This week, many Americans are getting their first look at Rep. Paul Ryan of Wisconsin, Mitt Romney’s choice to be the nation’s vice president.

Ryan has been the House Republicans’ point man about budget matters for the past two years, but only half of the country knows who he is, according to polls.

The Romney campaign will take advantage of his first days on the national stage to promote the qualities they believe he will bring to the ticket, such as his obvious intelligence and deep knowledge about how the government works, along with his civil demeanor, youth, good looks and attractive family.

Voters, however, will have more than those images to pore over in the two-and-a-half months before Election Day.

Unlike Romney, Ryan has a legislative record that shows where he would guide the country, and it fills in the gaps of Romney agenda that his campaign has so far left blank. The most telling is the so-called Ryan budget, which under his leadership has twice passed the U.S. House of Representatives.

What it tells about Ryan is that he is not, as some headlines claim, a “deficit hawk.” Ryan’s budget would dramatically cut spending, both to entitlements and other non-defense federal programs, but also calls for steep tax cuts — far in excess of the Bush tax cuts, which it would make permanent, and even Romney’s tax proposals.

(According to some calculations, if the Ryan plan were law, a person who earns more than $20 million a year in capital gains and other investment income — such as Romney — would pay no federal income tax at all).

According to projections by the Congressional Budget Office, which crunched the numbers Ryan provided and using rules that Ryan wrote, the federal budget would not come into balance for 30 years.

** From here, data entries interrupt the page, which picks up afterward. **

## src/rtl/volatility_pkg.sv

```systemverilog
// Shared constants and types for the per-stock
// volatility buffer read and write controllers.
package volatility_pkg;

  localparam int NUM_STOCKS  = 4;
  localparam int BUFFER_SIZE = 20;
  localparam int DATA_WIDTH  = 32;
  localparam int ADDR_W      =
    $clog2(NUM_STOCKS * BUFFER_SIZE);
  localparam int SID_W       = $clog2(NUM_STOCKS);

  typedef logic [SID_W-1:0]  stock_id_t;
  typedef logic [ADDR_W-1:0] addr_t;

  typedef enum logic [1:0] {
    IDLE,
    READ,
    DRAIN
  } rd_state_t;

endpackage

```

## src/rtl/volatility_wr_tracker.sv

```systemverilog
// Mirrors the writer's per-stock write pointer and
// fill level; reports oldest slot for one stock.
module volatility_wr_tracker #(
  parameter  int NUM_STOCKS  = 4,
  parameter  int BUFFER_SIZE = 20,
  localparam int SW = $clog2(NUM_STOCKS),
  localparam int IW = $clog2(BUFFER_SIZE),
  localparam int CW = $clog2(BUFFER_SIZE + 1)
) (
  input  logic          i_clk,
  input  logic          i_reset_n,
  input  logic          i_wr_valid,
  input  logic [SW-1:0] i_wr_stock_id,
  input  logic [SW-1:0] i_q_stock_id,
  output logic [IW-1:0] o_q_oldest,
  output logic [CW-1:0] o_q_fill
);

  logic [IW-1:0] wr_ptr_q [NUM_STOCKS];
  logic [IW-1:0] wr_ptr_d [NUM_STOCKS];
  logic [CW-1:0] fill_q   [NUM_STOCKS];
  logic [CW-1:0] fill_d   [NUM_STOCKS];

  // advance pointer (wrapping) and saturate fill
  always_comb begin
    wr_ptr_d = wr_ptr_q;
    fill_d   = fill_q;
    if (i_wr_valid) begin
      if (wr_ptr_q[i_wr_stock_id] ==
          IW'(BUFFER_SIZE - 1))
        wr_ptr_d[i_wr_stock_id] = '0;
      else
        wr_ptr_d[i_wr_stock_id] =
          wr_ptr_q[i_wr_stock_id] + IW'(1);
      if (fill_q[i_wr_stock_id] !=
          CW'(BUFFER_SIZE))
        fill_d[i_wr_stock_id] =
          fill_q[i_wr_stock_id] + CW'(1);
    end
  end

  // tracking state register
  always_ff @(posedge i_clk) begin
    if (!i_reset_n) begin
      for (int s = 0; s < NUM_STOCKS; s++) begin
        wr_ptr_q[s] <= '0;
        fill_q[s]   <= '0;
      end
    end else begin
      wr_ptr_q <= wr_ptr_d;
      fill_q   <= fill_d;
    end
  end

  // oldest slot: 0 until the region has wrapped
  always_comb begin
    o_q_fill   = fill_q[i_q_stock_id];
    o_q_oldest = '0;
    if (fill_q[i_q_stock_id] == CW'(BUFFER_SIZE))
      o_q_oldest = wr_ptr_q[i_q_stock_id];
  end

endmodule

```

## src/rtl/volatility_rd_ctrl.sv

```systemverilog
// Read-side controller: walks one stock's region
// oldest-to-newest and streams samples out.
module volatility_rd_ctrl #(
  parameter  int NUM_STOCKS  = 4,
  parameter  int BUFFER_SIZE = 20,
  parameter  int DATA_WIDTH  = 32,
  localparam int ADDR_W =
    $clog2(NUM_STOCKS * BUFFER_SIZE),
  localparam int SW = $clog2(NUM_STOCKS),
  localparam int IW = $clog2(BUFFER_SIZE),
  localparam int CW = $clog2(BUFFER_SIZE + 1)
) (
  input  logic                  i_clk,
  input  logic                  i_reset_n,
  input  logic                  i_wr_valid,
  input  logic [SW-1:0]         i_wr_stock_id,
  input  logic                  i_rd_req,
  input  logic [SW-1:0]         i_rd_stock_id,
  output logic                  o_rd_ready,
  output logic                  o_mem_rd_en,
  output logic [ADDR_W-1:0]     o_mem_addr,
  input  logic [DATA_WIDTH-1:0] i_mem_rdata,
  output logic [DATA_WIDTH-1:0] o_sample,
  output logic                  o_sample_valid,
  output logic                  o_sample_last,
  output logic [CW-1:0]         o_count,
  output logic                  o_done
);

  import volatility_pkg::*;

  function automatic logic [IW-1:0] inc_wrap(
    input logic [IW-1:0] i
  );
    logic [IW:0] s;
    s = {1'b0, i} + (IW+1)'(1);
    if (s >= (IW+1)'(BUFFER_SIZE))
      s = s - (IW+1)'(BUFFER_SIZE);
    return s[IW-1:0];
  endfunction

  logic [IW-1:0] trk_oldest;
  logic [CW-1:0] trk_fill;

  volatility_wr_tracker #(
    .NUM_STOCKS  (NUM_STOCKS),
    .BUFFER_SIZE (BUFFER_SIZE)
  ) u_trk (
    .i_clk         (i_clk),
    .i_reset_n     (i_reset_n),
    .i_wr_valid    (i_wr_valid),
    .i_wr_stock_id (i_wr_stock_id),
    .i_q_stock_id  (i_rd_stock_id),
    .o_q_oldest    (trk_oldest),
    .o_q_fill      (trk_fill)
  );

  rd_state_t     state_q, state_d;
  logic [ADDR_W-1:0] base_q, base_d;
  logic [ADDR_W-1:0] addr_q, addr_d;
  logic [IW-1:0] idx_q, idx_d;
  logic [CW-1:0] rem_q, rem_d;
  logic [CW-1:0] count_q, count_d;
  logic          rd_en_q, rd_en_d;
  logic          vld_q, vld_d;
  logic          last_q, last_d;
  logic          empty_q, empty_d;

  logic          same_wr;
  logic          full;
  logic [CW-1:0] acc_n;
  logic [IW-1:0] acc_start;
  logic [ADDR_W-1:0] acc_base;

  // window snapshot, folding in a same-cycle write
  always_comb begin
    same_wr   = i_wr_valid &&
                (i_wr_stock_id == i_rd_stock_id);
    full      = (trk_fill == CW'(BUFFER_SIZE));
    acc_n     = trk_fill;
    acc_start = trk_oldest;
    if (same_wr && !full)
      acc_n = trk_fill + CW'(1);
    if (same_wr && full)
      acc_start = inc_wrap(trk_oldest);
    acc_base  = ADDR_W'(i_rd_stock_id) *
                ADDR_W'(BUFFER_SIZE);
  end

  // FSM next state, address walk, framing
  always_comb begin
    state_d = state_q;
    base_d  = base_q;
    addr_d  = addr_q;
    idx_d   = idx_q;
    rem_d   = rem_q;
    count_d = count_q;
    rd_en_d = 1'b0;
    vld_d   = rd_en_q;
    last_d  = 1'b0;
    empty_d = 1'b0;
    unique case (state_q)
      IDLE: begin
        if (i_rd_req) begin
          count_d = acc_n;
          if (acc_n == '0) begin
            empty_d = 1'b1;
          end else begin
            state_d = READ;
            base_d  = acc_base;
            addr_d  = acc_base + ADDR_W'(acc_start);
            idx_d   = inc_wrap(acc_start);
            rem_d   = acc_n - CW'(1);
            rd_en_d = 1'b1;
          end
        end
      end
      READ: begin
        if (rem_q == '0) begin
          state_d = DRAIN;
          last_d  = 1'b1;
        end else begin
          rd_en_d = 1'b1;
          addr_d  = base_q + ADDR_W'(idx_q);
          idx_d   = inc_wrap(idx_q);
          rem_d   = rem_q - CW'(1);
        end
      end
      DRAIN: state_d = IDLE;
      default: state_d = IDLE;
    endcase
  end

  // controller state register
  always_ff @(posedge i_clk) begin
    if (!i_reset_n) begin
      state_q <= IDLE;
      base_q  <= '0;
      addr_q  <= '0;
      idx_q   <= '0;
      rem_q   <= '0;
      count_q <= '0;
      rd_en_q <= 1'b0;
      vld_q   <= 1'b0;
      last_q  <= 1'b0;
      empty_q <= 1'b0;
    end else begin
      state_q <= state_d;
      base_q  <= base_d;
      addr_q  <= addr_d;
      idx_q   <= idx_d;
      rem_q   <= rem_d;
      count_q <= count_d;
      rd_en_q <= rd_en_d;
      vld_q   <= vld_d;
      last_q  <= last_d;
      empty_q <= empty_d;
    end
  end

  // RAM data lands one cycle after the strobe
  always_comb begin
    o_rd_ready     = (state_q == IDLE);
    o_mem_rd_en    = rd_en_q;
    o_mem_addr     = addr_q;
    o_sample_valid = vld_q;
    o_sample       = vld_q ? i_mem_rdata : '0;
    o_sample_last  = last_q;
    o_done         = last_q | empty_q;
    o_count        = count_q;
  end

endmodule

```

Instead of a deficit cutter, Ryan is a government reformer who fits the dictionary definition of radical (“from the roots”).

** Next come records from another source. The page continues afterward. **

**src/rtl/clk_freq_meter_pkg.sv**
```systemverilog
// Shared definitions for the clock frequency meter: FSM encoding and
// synchronizer limits.
package clk_freq_meter_pkg;

   typedef enum logic [1:0] {
      ST_IDLE = 2'd0,
      ST_ARM  = 2'd1,
      ST_MEAS = 2'd2,
      ST_DONE = 2'd3
   } meter_state_t;

   // Fewer than two flops leaves too much metastability exposure on clk_meas.
   localparam int unsigned MIN_SYNC_STAGES = 2;

   function automatic int unsigned clamp_sync_stages(input int unsigned stages);
      return (stages < MIN_SYNC_STAGES) ? MIN_SYNC_STAGES : stages;
   endfunction

endpackage

```
**src/rtl/clk_freq_meter_sync_edge_det.sv**
```systemverilog
// Multi-flop synchronizer for an asynchronous input plus a rising-edge
// detector on the synchronized level.
module sync_edge_det
   import clk_freq_meter_pkg::*;
#(
   parameter int unsigned SYNC_STAGES = 2
) (
   input  logic clk_i,
   input  logic reset_n,
   input  logic din,
   output logic meas_s,
   output logic rise
);

   localparam int unsigned STAGES = clamp_sync_stages(SYNC_STAGES);

   logic [STAGES-1:0] sync_q;
   logic              meas_d;

   always_ff @(posedge clk_i or negedge reset_n) begin
      if (!reset_n) begin
         sync_q <= '0;
         meas_d <= 1'b0;
      end else begin
         sync_q <= {sync_q[STAGES-2:0], din};
         meas_d <= sync_q[STAGES-1];
      end
   end

   assign meas_s = sync_q[STAGES-1];
   assign rise   = meas_s & ~meas_d;

endmodule

```
**src/rtl/clk_freq_meter.sv**
```systemverilog
// Measures period and high time of clk_meas in clk_i cycles, with a
// programmable timeout and counter-saturation abort.
//
//   state   | meaning
//   --------+---------------------------------------------------------
//   IDLE    | waiting for start; timeout counter held clear
//   ARM     | waiting for the first synchronized rising edge
//   MEAS    | counting period/high time until the next rising edge
//   DONE    | one-cycle completion; results and err already loaded
module clk_freq_meter
   import clk_freq_meter_pkg::*;
#(
   parameter int unsigned CNT_W       = 32,
   parameter int unsigned SYNC_STAGES = 2
) (
   input  logic             clk_i,
   input  logic             reset_n,
   input  logic             clk_meas,
   input  logic             start,
   input  logic [CNT_W-1:0] timeout,
   output logic             busy,
   output logic             done,
   output logic             err,
   output logic [CNT_W-1:0] period,
   output logic [CNT_W-1:0] high_time
);

   localparam logic [CNT_W-1:0] CNT_SAT  = '1;
   localparam logic [CNT_W-1:0] CNT_ONE  = {{(CNT_W-1){1'b0}}, 1'b1};
   localparam logic [CNT_W-1:0] CNT_ZERO = '0;

   meter_state_t state, next_state;

   logic             meas_s;
   logic             rise;
   logic [CNT_W-1:0] pcnt;
   logic [CNT_W-1:0] hcnt;
   logic [CNT_W-1:0] tcnt;
   logic [CNT_W-1:0] tcnt_now;
   logic [CNT_W-1:0] tcnt_next;
   logic             timeout_hit;
   logic             arm_abort;
   logic             meas_abort;

   sync_edge_det #(
      .SYNC_STAGES (SYNC_STAGES)
   ) u_sync (
      .clk_i   (clk_i),
      .reset_n (reset_n),
      .din     (clk_meas),
      .meas_s  (meas_s),
      .rise    (rise)
   );

   // tcnt holds the count of completed busy cycles, so the value seen in the
   // current cycle is tcnt + 1 (1 on the first ARM cycle). It sticks at
   // all-ones rather than wrapping so a long ARM phase cannot re-fire timeout.
   assign tcnt_now    = tcnt + CNT_ONE;
   assign tcnt_next   = (tcnt == CNT_SAT) ? tcnt : tcnt_now;
   assign timeout_hit = (timeout != CNT_ZERO) && (tcnt_now == timeout);

   // In ARM pcnt is not running yet, so a stuck clock with timeout disabled
   // is bounded by tcnt reaching all-ones instead.
   assign arm_abort  = timeout_hit || (tcnt_now == CNT_SAT);
   assign meas_abort = timeout_hit || (pcnt == CNT_SAT);

   always_ff @(posedge clk_i or negedge reset_n) begin
      if (!reset_n) begin
         state <= ST_IDLE;
      end else begin
         state <= next_state;
      end
   end

   always_comb begin
      next_state = state;
      case (state)
         ST_IDLE: if (start) next_state = ST_ARM;
         ST_ARM: begin
            if (arm_abort)  next_state = ST_DONE;
            else if (rise)  next_state = ST_MEAS;
         end
         ST_MEAS: begin
            if (rise || meas_abort) next_state = ST_DONE;
         end
         ST_DONE: next_state = ST_IDLE;
         default: next_state = ST_IDLE;
      endcase
   end

   always_comb begin
      busy = 1'b0;
      done = 1'b0;
      case (state)
         ST_ARM,
         ST_MEAS: busy = 1'b1;
         ST_DONE: done = 1'b1;
         default: ;
      endcase
   end

   always_ff @(posedge clk_i or negedge reset_n) begin
      if (!reset_n) begin
         tcnt      <= '0;
         pcnt      <= '0;
         hcnt      <= '0;
         err       <= 1'b0;
         period    <= '0;
         high_time <= '0;
      end else begin
         case (state)
            ST_IDLE: tcnt <= '0;
            ST_ARM: begin
               tcnt <= tcnt_next;
               if (arm_abort) begin
                  err       <= 1'b1;
                  period    <= '0;
                  high_time <= '0;
               end else if (rise) begin
                  pcnt <= CNT_ONE;
                  hcnt <= CNT_ONE;
               end
            end
            ST_MEAS: begin
               tcnt <= tcnt_next;
               // A completing edge beats a simultaneous timeout or saturation.
               if (rise) begin
                  err       <= 1'b0;
                  period    <= pcnt;
                  high_time <= hcnt;
               end else if (meas_abort) begin
                  err       <= 1'b1;
                  period    <= '0;
                  high_time <= '0;
               end else begin
                  pcnt <= pcnt + CNT_ONE;
                  hcnt <= hcnt + {{(CNT_W-1){1'b0}}, meas_s};
               end
            end
            default: ;
         endcase
      end
   end

endmodule

```
--- src/rtl/ex_issue_stage_pkg.sv ---
// Shared widths, register-zero constant, slot record and ALU opcodes for the operand issue stage.
package ex_pkg;

   localparam int unsigned DATA_W = 16;
   localparam int unsigned OP_W   = 4;
   localparam int unsigned REG_W  = 3;

   localparam logic [REG_W-1:0] REG_ZERO = '0;

   typedef enum logic [OP_W-1:0] {
      OP_ADD   = 4'h0,
      OP_SUB   = 4'h1,
      OP_AND   = 4'h2,
      OP_OR    = 4'h3,
      OP_XOR   = 4'h4,
      OP_NOT   = 4'h5,
      OP_SLT   = 4'h6,
      OP_SLTU  = 4'h7,
      OP_MOV   = 4'h8,
      OP_PASSB = 4'h9,
      OP_SRA   = 4'hA,
      OP_SRL   = 4'hB,
      OP_SHL   = 4'hC
   } ex_alu_op_e;

   typedef struct packed {
      logic [OP_W-1:0]   op;
      logic [REG_W-1:0]  rd;
      logic              wr_en;
      logic [REG_W-1:0]  ra;
      logic [REG_W-1:0]  rb;
      logic [DATA_W-1:0] a;
      logic [DATA_W-1:0] b;
      logic              use_imm;
   } ex_slot_t;

endpackage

Most famously, Ryan would redesign Medicare to save money by increasing the age of eligibility for future retirees and turning it into a voucher program in which participants would buy their own private insurance and take responsibility for any costs above what the government chit would cover.

What he would do to non-entitlement spending, however, could have even greater impact.

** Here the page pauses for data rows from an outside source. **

### config.mk
export PLATFORM = sky130hd
export DESIGN_NAME = spike_isi_encoder
export DESIGN_NICKNAME = d
export VERILOG_FILES = /design/src/rtl/spike_pkg.sv /design/src/rtl/spike_fifo.sv /design/src/rtl/spike_isi_encoder.sv
export SDC_FILE = /design/constraint.sdc
export NUM_CORES = 1
export LEC_CHECK = 0
export BUFFER_PORTS_ARGS = -buffer_cell sky130_fd_sc_hd__buf_2
export CELL_PAD_IN_SITES_DETAIL_PLACEMENT = 0
export CELL_PAD_IN_SITES_GLOBAL_PLACEMENT = 1
export CORE_MARGIN = 10
export CORE_UTILIZATION = 35
export DETAILED_ROUTE_END_ITERATION = 10
export HOLD_SLACK_MARGIN = 0.08
export PLACE_DENSITY_LB_ADDON = 0.1
export SETUP_SLACK_MARGIN = 0.02
export SLEW_MARGIN = 20
export SYNTH_ARGS = -nofsm -noshare
export SYNTH_HDL_FRONTEND = slang
export SYNTH_SLANG_ARGS = --single-unit
### constraint.sdc
create_clock -name clk -period 3.2 [get_ports clk]
set_input_delay 0.64 -clock clk [delete_from_list [all_inputs] [get_ports clk]]
set_output_delay 0.64 -clock clk [all_outputs]
set_load 0.01 [all_outputs]
$ cat src/rtl/seq_chk_sat_cnt.sv
// Saturating up-counter with synchronous clear; clear plus increment in one cycle yields 1.
module seq_chk_sat_cnt #(
    parameter int unsigned  W   = 8,
    parameter logic [W-1:0] MAX = '1
) (
    input  logic         clk,
    input  logic         rst,
    input  logic         clr,
    input  logic         inc,
    output logic [W-1:0] cnt,
    output logic         near_max_c
);

    logic [W-1:0] cnt_q;
    logic [W-1:0] cnt_d;

    always_comb begin
        cnt_d = cnt_q;
        if (clr) begin
            cnt_d = inc ? W'(1) : '0;
        end else if (inc && (cnt_q != MAX)) begin
            cnt_d = cnt_q + W'(1);
        end
    end

    always_ff @(posedge clk or negedge rst) begin
        if (!rst) begin
            cnt_q <= '0;
        end else begin
            cnt_q <= cnt_d;
        end
    end

    assign cnt = cnt_q;
    // One more increment lands exactly on MAX (or stays there).
    assign near_max_c = (cnt_q >= (MAX - W'(1)));

endmodule
$ cat config.mk
export PLATFORM = sky130hd
export DESIGN_NAME = dbi_pxl_dma_writer
export DESIGN_NICKNAME = d
export VERILOG_FILES = /design/src/rtl/dbi_pxl_dma_writer.sv
export SDC_FILE = /design/constraint.sdc
export NUM_CORES = 2
export LEC_CHECK = 0
export CORE_MARGIN = 5
export CORE_UTILIZATION = 25
export CTS_CLUSTER_DIAMETER = 30
export CTS_CLUSTER_SIZE = 30
export DETAILED_ROUTE_END_ITERATION = 12
export GPL_ROUTABILITY_DRIVEN = 0
export PLACE_DENSITY = 0.43
export SLEW_MARGIN = 15
export SYNTH_ARGS = -nofsm -noshare
export SYNTH_HDL_FRONTEND = slang
export SYNTH_SLANG_ARGS = --single-unit
$ cat constraint.sdc
create_clock -name clk -period 14 [get_ports clk]
set_input_delay 2.8 -clock clk [delete_from_list [all_inputs] [get_ports clk]]
set_output_delay 2.8 -clock clk [all_outputs]
set_load 0.02 [all_outputs]
<file path="src/rtl/uart_tx_frame.sv">
// uart_tx_frame: UART transmit engine.
// Serialises one DATA_W-bit word per frame: start bit, LSB-first data,
// optional parity bit and STOP_BITS stop bits, with a per-frame baud divisor.
// Optional feature macro: UART_TX_PARITY_EN (builds the PARITY state;
// without it parity_odd_i_w is ignored and DATA goes straight to STOP).
module uart_tx_frame #(
    parameter int DATA_W    = 8,
    parameter int DIV_W     = 16,
    parameter int STOP_BITS = 1
) (
    input  logic              clk_i_w,
    input  logic              rst_i_w,
    input  logic              en_i_w,
    input  logic [DIV_W-1:0]  div_i_w,
    input  logic              parity_odd_i_w,
    input  logic              tx_valid_i_w,
    input  logic [DATA_W-1:0] tx_data_i_w,
    output logic              tx_ready_o_r,
    output logic              busy_o_r,
    output logic              done_o_r,
    output logic              txd_o_r
);

    localparam int IDX_W = $clog2(DATA_W);
    localparam logic [IDX_W-1:0] LAST_IDX = IDX_W'(DATA_W - 1);
    localparam logic STOP_LAST = (STOP_BITS == 2) ? 1'b1 : 1'b0;

    typedef enum logic [2:0] {
        IDLE   = 3'd0,
        START  = 3'd1,
        DATA   = 3'd2,
`ifdef UART_TX_PARITY_EN
        PARITY = 3'd3,
`endif
        STOP   = 3'd4
    } state_t;

    state_t            state, state_nxt;
    logic [DIV_W-1:0]  timer, timer_nxt;
    logic [DIV_W-1:0]  div_sh, div_sh_nxt;
    logic [DATA_W-1:0] data_sh, data_sh_nxt;
    logic [IDX_W-1:0]  idx, idx_nxt, idx_inc;
    logic              stop_cnt, stop_cnt_nxt;
    logic              ready_nxt, busy_nxt, done_nxt, txd_nxt;
    logic              tick;

`ifdef UART_TX_PARITY_EN
    logic odd_sh, odd_sh_nxt;
    logic parity_bit;

    // Parity over the shadowed word: XOR for even, XNOR for odd.
    always_comb begin
        parity_bit = (^data_sh) ^ odd_sh;
    end
`else
    logic unused_parity_odd;
    assign unused_parity_odd = parity_odd_i_w;
`endif

    // State, counters, shadows and registered outputs; everything holds when disabled.
    always_ff @(posedge clk_i_w or negedge rst_i_w) begin
        if (!rst_i_w) begin
            state        <= IDLE;
            timer        <= '0;
            div_sh       <= '0;
            data_sh      <= '0;
            idx          <= '0;
            stop_cnt     <= 1'b0;
            tx_ready_o_r <= 1'b1;
            busy_o_r     <= 1'b0;
            done_o_r     <= 1'b0;
            txd_o_r      <= 1'b1;
`ifdef UART_TX_PARITY_EN
            odd_sh       <= 1'b0;
`endif
        end else begin
            state        <= state_nxt;
            timer        <= timer_nxt;
            div_sh       <= div_sh_nxt;
            data_sh      <= data_sh_nxt;
            idx          <= idx_nxt;
            stop_cnt     <= stop_cnt_nxt;
            tx_ready_o_r <= ready_nxt;
            busy_o_r     <= busy_nxt;
            done_o_r     <= done_nxt;
            txd_o_r      <= txd_nxt;
`ifdef UART_TX_PARITY_EN
            odd_sh       <= odd_sh_nxt;
`endif
        end
    end

    // Next-state and next-output logic; defaults hold every register.
    always_comb begin
        state_nxt    = state;
        timer_nxt    = timer;
        div_sh_nxt   = div_sh;
        data_sh_nxt  = data_sh;
        idx_nxt      = idx;
        stop_cnt_nxt = stop_cnt;
        ready_nxt    = tx_ready_o_r;
        busy_nxt     = busy_o_r;
        done_nxt     = done_o_r;
        txd_nxt      = txd_o_r;
`ifdef UART_TX_PARITY_EN
        odd_sh_nxt   = odd_sh;
`endif
        tick         = (timer == div_sh);
        idx_inc      = idx + 1'b1;

        if (en_i_w) begin
            done_nxt = 1'b0;
            // Timer never exceeds the shadowed divisor, so it cannot overflow.
            if (state != IDLE) begin
                timer_nxt = tick ? '0 : timer + 1'b1;
            end
            case (state)
                IDLE: begin
                    if (tx_valid_i_w && tx_ready_o_r) begin
                        data_sh_nxt  = tx_data_i_w;
                        div_sh_nxt   = div_i_w;
`ifdef UART_TX_PARITY_EN
                        odd_sh_nxt   = parity_odd_i_w;
`endif
                        timer_nxt    = '0;
                        idx_nxt      = '0;
                        stop_cnt_nxt = 1'b0;
                        state_nxt    = START;
                        txd_nxt      = 1'b0;
                        busy_nxt     = 1'b1;
                        ready_nxt    = 1'b0;
                    end
                end
                START: begin
                    if (tick) begin
                        state_nxt = DATA;
                        txd_nxt   = data_sh[0];
                    end
                end
                DATA: begin
                    if (tick) begin
                        idx_nxt = idx_inc;
                        if (idx == LAST_IDX) begin
`ifdef UART_TX_PARITY_EN
                            state_nxt = PARITY;
                            txd_nxt   = parity_bit;
`else
                            state_nxt = STOP;
                            txd_nxt   = 1'b1;
`endif
                        end else begin
                            txd_nxt = data_sh[idx_inc];
                        end
                    end
                end
`ifdef UART_TX_PARITY_EN
                PARITY: begin
                    if (tick) begin
                        state_nxt = STOP;
                        txd_nxt   = 1'b1;
                    end
                end
`endif
                STOP: begin
                    if (tick) begin
                        if (stop_cnt == STOP_LAST) begin
                            state_nxt = IDLE;
                            ready_nxt = 1'b1;
                            busy_nxt  = 1'b0;
                            done_nxt  = 1'b1;
                        end else begin
                            stop_cnt_nxt = stop_cnt + 1'b1;
                        end
                    end
                end
                default: begin
                    state_nxt = IDLE;
                    txd_nxt   = 1'b1;
                    ready_nxt = 1'b1;
                    busy_nxt  = 1'b0;
                end
            endcase
        end
    end

endmodule

</file>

In the name of giving states more flexibility, he would cut back on federal money for Medicaid, education and other programs. The shift would mean that state governments would be forced to chose between cuts of their own or tax increases.

The cascading resource shortages from the federal to the state and local levels would fundamentally change the size and scope of government.

Ryan, of course, would not be able to accomplish any of that as vice president, but his selection as Romney’s running mate puts his vision for America on the table as the alternative to four more years of the Obama administration.

As Americans get to know this plan and its author, they will get a much clearer picture of Romney and what his first important appointment tells us about where he proposes to lead the country.